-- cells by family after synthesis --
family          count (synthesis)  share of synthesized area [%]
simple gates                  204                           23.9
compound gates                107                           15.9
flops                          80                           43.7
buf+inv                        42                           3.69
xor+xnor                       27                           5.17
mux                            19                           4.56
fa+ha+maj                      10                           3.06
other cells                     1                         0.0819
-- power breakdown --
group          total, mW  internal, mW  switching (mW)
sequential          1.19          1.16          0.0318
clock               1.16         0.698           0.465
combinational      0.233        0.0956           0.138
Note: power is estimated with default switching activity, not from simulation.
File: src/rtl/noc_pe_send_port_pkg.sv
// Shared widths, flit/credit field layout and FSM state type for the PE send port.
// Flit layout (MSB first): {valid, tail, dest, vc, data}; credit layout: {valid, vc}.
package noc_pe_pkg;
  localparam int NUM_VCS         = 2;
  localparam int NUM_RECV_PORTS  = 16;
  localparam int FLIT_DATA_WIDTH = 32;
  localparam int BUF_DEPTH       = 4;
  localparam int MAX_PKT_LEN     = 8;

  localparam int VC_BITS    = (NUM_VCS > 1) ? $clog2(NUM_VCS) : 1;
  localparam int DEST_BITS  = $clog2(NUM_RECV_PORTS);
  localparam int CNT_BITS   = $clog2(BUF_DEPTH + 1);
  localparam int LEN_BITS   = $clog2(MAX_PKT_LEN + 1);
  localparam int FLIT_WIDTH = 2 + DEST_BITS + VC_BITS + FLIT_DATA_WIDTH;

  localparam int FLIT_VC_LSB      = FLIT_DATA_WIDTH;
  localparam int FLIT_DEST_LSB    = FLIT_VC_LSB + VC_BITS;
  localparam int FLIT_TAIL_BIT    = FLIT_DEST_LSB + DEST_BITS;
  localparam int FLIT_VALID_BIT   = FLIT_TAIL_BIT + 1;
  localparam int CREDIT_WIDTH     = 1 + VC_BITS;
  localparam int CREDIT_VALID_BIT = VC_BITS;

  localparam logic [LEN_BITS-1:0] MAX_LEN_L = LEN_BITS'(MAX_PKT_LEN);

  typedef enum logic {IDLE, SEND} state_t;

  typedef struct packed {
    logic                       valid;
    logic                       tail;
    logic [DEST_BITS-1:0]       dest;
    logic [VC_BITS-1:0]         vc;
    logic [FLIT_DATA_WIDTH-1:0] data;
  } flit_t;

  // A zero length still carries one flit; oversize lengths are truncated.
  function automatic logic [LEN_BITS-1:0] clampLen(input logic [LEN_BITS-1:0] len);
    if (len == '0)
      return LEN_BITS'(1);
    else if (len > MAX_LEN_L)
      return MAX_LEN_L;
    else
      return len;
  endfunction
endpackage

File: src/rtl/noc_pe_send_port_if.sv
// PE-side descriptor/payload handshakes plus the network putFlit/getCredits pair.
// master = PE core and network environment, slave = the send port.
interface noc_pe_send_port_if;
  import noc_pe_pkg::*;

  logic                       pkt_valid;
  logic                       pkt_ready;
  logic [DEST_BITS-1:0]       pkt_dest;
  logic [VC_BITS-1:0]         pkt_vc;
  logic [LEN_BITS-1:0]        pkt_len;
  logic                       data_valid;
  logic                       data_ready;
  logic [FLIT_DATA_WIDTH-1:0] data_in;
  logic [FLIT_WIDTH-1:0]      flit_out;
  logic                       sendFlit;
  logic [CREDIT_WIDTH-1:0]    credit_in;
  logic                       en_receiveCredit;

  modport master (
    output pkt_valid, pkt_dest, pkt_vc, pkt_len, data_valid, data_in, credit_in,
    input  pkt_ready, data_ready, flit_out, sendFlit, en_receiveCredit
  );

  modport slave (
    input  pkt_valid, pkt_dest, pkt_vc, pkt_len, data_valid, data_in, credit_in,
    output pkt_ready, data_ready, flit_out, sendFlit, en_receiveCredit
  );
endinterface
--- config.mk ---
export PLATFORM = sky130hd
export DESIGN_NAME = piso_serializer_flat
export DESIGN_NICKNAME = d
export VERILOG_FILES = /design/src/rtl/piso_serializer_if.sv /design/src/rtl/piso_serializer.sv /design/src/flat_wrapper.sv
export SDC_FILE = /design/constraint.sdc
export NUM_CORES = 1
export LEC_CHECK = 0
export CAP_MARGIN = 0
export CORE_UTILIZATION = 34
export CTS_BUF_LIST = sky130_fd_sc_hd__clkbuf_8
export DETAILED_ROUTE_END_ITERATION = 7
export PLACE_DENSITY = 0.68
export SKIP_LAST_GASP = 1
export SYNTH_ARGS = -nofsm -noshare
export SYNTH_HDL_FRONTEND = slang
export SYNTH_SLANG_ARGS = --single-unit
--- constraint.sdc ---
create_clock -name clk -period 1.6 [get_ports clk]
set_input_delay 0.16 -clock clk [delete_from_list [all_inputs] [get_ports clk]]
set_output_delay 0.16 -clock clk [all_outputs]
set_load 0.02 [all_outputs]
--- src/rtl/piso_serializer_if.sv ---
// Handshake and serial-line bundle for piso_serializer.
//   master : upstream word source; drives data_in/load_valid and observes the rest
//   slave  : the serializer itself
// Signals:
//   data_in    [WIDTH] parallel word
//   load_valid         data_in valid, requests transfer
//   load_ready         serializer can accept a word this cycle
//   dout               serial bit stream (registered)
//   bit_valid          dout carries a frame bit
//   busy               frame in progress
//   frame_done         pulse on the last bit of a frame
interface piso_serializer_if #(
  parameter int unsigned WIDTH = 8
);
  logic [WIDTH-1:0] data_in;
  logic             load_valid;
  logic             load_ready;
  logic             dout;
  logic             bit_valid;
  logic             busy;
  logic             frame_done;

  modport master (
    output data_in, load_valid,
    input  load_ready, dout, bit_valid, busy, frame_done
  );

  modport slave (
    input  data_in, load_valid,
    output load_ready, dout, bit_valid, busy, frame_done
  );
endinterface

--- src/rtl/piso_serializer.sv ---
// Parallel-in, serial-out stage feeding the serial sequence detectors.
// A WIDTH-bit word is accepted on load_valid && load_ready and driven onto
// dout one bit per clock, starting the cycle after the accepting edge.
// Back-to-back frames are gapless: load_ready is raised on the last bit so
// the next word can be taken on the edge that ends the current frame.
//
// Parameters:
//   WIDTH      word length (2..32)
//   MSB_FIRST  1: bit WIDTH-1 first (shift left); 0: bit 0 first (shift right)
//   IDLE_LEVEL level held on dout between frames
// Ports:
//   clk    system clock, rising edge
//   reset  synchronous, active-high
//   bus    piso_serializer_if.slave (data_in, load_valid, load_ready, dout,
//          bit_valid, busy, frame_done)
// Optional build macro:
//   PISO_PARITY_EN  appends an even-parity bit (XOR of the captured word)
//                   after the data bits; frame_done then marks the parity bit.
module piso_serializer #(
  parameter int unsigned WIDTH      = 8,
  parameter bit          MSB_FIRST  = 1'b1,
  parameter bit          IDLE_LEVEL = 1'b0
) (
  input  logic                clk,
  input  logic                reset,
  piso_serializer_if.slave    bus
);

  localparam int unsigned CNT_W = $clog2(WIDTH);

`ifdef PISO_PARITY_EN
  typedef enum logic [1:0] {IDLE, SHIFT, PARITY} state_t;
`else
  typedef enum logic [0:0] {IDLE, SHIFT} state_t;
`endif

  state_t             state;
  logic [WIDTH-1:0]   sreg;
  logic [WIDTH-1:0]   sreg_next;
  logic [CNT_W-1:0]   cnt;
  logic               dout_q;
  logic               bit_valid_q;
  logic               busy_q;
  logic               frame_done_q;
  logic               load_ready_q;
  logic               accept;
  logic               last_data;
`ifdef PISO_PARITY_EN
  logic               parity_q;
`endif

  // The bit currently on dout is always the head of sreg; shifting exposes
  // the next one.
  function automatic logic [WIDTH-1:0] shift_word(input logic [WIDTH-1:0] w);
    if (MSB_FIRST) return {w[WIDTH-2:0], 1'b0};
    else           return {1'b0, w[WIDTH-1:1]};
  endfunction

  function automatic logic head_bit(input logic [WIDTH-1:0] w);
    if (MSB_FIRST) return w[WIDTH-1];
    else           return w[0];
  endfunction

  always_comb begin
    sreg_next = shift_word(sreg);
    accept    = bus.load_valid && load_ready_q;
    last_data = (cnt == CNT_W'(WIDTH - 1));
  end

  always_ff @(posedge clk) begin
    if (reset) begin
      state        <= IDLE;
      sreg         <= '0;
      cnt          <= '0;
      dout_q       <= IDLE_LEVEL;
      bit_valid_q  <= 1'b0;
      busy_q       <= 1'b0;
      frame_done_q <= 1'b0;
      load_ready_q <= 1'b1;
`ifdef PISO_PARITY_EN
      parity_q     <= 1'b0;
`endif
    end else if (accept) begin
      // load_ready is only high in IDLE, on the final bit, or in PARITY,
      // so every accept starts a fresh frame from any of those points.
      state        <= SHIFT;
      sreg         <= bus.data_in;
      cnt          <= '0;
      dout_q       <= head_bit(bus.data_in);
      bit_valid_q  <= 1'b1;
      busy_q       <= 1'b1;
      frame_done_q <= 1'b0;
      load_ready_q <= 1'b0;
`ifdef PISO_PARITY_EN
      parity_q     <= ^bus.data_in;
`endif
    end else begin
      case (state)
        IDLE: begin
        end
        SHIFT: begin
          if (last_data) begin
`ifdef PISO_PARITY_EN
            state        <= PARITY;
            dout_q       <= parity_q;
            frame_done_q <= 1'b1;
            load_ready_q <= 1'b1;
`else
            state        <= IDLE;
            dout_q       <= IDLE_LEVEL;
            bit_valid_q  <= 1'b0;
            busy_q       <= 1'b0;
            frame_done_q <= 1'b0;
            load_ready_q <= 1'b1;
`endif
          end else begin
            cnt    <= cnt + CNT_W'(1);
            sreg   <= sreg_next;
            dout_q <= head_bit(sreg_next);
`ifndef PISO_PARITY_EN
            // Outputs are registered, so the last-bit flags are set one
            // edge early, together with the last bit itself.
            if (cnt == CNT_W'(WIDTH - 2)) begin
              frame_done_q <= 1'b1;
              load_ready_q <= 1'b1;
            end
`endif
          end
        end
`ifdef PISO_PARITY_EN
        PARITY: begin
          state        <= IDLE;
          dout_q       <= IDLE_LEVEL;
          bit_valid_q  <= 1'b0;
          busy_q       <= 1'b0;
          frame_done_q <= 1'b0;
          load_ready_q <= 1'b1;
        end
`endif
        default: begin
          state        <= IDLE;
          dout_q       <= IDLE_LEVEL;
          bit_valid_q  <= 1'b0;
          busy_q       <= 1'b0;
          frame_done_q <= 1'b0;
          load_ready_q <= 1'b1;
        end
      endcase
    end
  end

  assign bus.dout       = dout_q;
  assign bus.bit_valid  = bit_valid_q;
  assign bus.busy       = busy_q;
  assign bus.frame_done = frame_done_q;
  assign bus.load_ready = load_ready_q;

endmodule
######
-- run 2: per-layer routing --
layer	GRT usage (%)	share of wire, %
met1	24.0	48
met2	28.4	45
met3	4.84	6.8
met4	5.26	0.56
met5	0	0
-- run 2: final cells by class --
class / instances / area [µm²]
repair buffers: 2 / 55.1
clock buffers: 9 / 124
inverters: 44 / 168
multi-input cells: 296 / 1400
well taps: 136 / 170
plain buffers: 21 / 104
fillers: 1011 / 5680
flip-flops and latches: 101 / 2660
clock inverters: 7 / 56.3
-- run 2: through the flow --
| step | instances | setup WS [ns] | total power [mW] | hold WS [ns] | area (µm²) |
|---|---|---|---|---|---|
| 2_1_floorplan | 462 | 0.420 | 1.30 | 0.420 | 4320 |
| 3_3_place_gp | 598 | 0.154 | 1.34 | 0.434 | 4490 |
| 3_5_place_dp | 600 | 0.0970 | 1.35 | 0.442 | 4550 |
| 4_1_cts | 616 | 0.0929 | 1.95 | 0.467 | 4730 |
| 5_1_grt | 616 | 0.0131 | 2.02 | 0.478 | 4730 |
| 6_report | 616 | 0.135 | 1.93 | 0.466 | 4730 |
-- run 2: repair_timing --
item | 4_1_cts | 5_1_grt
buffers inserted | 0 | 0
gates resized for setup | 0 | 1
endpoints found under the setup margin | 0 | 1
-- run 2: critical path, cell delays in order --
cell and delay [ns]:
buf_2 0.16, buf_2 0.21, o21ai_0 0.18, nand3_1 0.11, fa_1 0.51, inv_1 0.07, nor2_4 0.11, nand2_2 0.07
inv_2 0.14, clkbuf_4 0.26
######
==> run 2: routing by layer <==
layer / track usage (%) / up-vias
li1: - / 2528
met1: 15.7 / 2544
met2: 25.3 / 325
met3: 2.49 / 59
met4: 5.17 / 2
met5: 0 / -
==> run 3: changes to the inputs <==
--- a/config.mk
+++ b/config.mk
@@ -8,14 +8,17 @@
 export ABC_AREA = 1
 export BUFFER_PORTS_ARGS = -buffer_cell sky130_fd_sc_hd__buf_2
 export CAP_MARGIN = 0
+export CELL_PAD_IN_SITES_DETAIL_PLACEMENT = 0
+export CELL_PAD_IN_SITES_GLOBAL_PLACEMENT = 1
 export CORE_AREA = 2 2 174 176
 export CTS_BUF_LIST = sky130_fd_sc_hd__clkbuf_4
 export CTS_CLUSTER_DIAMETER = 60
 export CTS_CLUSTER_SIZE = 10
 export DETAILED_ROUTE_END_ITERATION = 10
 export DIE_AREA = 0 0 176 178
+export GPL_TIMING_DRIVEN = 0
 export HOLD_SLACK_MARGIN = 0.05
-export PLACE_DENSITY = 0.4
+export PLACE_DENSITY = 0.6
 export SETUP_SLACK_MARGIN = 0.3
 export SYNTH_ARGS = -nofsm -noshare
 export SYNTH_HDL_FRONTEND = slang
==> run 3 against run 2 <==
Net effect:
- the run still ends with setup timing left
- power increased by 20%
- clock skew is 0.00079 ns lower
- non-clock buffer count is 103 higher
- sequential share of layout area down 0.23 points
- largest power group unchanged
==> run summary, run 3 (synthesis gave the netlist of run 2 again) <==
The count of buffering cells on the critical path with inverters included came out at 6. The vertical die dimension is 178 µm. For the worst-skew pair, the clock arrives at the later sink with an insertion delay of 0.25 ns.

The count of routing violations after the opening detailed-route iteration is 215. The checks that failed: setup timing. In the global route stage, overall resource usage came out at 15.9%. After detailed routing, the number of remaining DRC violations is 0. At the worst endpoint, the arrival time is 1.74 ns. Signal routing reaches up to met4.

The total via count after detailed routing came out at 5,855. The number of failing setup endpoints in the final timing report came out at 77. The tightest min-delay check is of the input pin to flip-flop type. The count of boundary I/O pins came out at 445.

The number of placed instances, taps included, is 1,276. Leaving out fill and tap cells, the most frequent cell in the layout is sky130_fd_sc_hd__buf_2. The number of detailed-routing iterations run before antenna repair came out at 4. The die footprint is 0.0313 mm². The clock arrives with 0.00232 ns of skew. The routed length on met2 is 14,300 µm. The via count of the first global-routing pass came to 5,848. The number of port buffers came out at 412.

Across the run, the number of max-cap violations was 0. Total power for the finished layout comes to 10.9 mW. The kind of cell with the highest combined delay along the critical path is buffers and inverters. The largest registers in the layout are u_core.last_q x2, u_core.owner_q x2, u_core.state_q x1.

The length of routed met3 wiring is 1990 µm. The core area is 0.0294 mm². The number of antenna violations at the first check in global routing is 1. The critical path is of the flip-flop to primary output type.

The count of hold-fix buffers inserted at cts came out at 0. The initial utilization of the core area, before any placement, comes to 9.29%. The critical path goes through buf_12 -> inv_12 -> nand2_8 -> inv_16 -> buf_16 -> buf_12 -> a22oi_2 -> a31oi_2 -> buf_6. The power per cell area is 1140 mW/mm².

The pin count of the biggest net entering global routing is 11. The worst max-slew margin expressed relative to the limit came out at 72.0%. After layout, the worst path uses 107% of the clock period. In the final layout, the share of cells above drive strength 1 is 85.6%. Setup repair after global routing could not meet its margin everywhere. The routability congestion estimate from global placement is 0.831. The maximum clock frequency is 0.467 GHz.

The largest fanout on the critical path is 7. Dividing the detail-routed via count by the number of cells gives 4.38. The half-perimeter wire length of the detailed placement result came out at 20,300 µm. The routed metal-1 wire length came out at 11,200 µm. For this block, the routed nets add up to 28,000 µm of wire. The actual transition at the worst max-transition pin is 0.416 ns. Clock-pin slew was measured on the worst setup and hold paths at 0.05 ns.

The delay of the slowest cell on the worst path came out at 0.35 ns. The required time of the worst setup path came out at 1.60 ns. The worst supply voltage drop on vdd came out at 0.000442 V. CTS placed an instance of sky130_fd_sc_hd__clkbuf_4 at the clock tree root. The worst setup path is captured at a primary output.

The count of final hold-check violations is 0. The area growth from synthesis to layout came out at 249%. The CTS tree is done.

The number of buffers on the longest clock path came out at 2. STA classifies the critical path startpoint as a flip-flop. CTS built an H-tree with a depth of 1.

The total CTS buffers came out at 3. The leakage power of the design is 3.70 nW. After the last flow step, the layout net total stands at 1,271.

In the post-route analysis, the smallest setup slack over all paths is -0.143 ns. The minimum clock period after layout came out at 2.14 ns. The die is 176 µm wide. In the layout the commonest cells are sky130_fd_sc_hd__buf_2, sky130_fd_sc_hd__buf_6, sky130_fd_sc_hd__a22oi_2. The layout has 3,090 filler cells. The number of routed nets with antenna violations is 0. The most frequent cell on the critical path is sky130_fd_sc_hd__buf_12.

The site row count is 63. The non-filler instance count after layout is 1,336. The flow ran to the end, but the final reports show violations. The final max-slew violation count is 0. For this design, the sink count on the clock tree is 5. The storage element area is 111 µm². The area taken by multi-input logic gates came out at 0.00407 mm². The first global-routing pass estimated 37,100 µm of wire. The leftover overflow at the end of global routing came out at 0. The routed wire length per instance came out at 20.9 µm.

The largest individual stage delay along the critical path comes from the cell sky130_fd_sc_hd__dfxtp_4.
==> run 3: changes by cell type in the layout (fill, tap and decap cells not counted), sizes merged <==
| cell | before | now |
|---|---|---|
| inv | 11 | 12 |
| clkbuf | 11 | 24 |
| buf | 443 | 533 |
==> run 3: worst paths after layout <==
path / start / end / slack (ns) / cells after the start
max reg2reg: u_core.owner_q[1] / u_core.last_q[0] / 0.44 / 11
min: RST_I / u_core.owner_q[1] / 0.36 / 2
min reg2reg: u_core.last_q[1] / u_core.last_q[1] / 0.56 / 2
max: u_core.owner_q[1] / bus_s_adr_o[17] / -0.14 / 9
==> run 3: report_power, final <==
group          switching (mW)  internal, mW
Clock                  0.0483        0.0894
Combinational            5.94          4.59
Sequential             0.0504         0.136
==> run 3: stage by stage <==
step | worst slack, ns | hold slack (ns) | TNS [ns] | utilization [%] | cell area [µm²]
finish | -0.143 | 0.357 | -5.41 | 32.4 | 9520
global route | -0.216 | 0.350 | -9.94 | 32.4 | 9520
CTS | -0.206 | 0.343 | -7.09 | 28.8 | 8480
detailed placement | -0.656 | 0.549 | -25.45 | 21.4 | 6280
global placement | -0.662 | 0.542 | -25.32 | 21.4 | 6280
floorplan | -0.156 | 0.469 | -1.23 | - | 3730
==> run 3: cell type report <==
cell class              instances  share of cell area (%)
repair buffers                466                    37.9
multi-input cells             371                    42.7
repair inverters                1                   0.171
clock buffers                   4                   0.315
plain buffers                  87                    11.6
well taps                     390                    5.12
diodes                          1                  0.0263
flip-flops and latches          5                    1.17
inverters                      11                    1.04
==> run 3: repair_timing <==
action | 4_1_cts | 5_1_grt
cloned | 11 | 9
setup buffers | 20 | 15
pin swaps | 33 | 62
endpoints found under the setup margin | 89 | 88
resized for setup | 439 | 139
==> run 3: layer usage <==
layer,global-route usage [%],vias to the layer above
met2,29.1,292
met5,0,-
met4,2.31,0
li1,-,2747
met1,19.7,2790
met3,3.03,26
######
▸ **TASK DESCRIPTION**
Keep only those lines of the records that hold "flops", and return them.

▸ **RESULT OF THIS TASK**
flops                          80                           43.7
flip-flops and latches: 101 / 2660
flip-flops and latches          5                    1.17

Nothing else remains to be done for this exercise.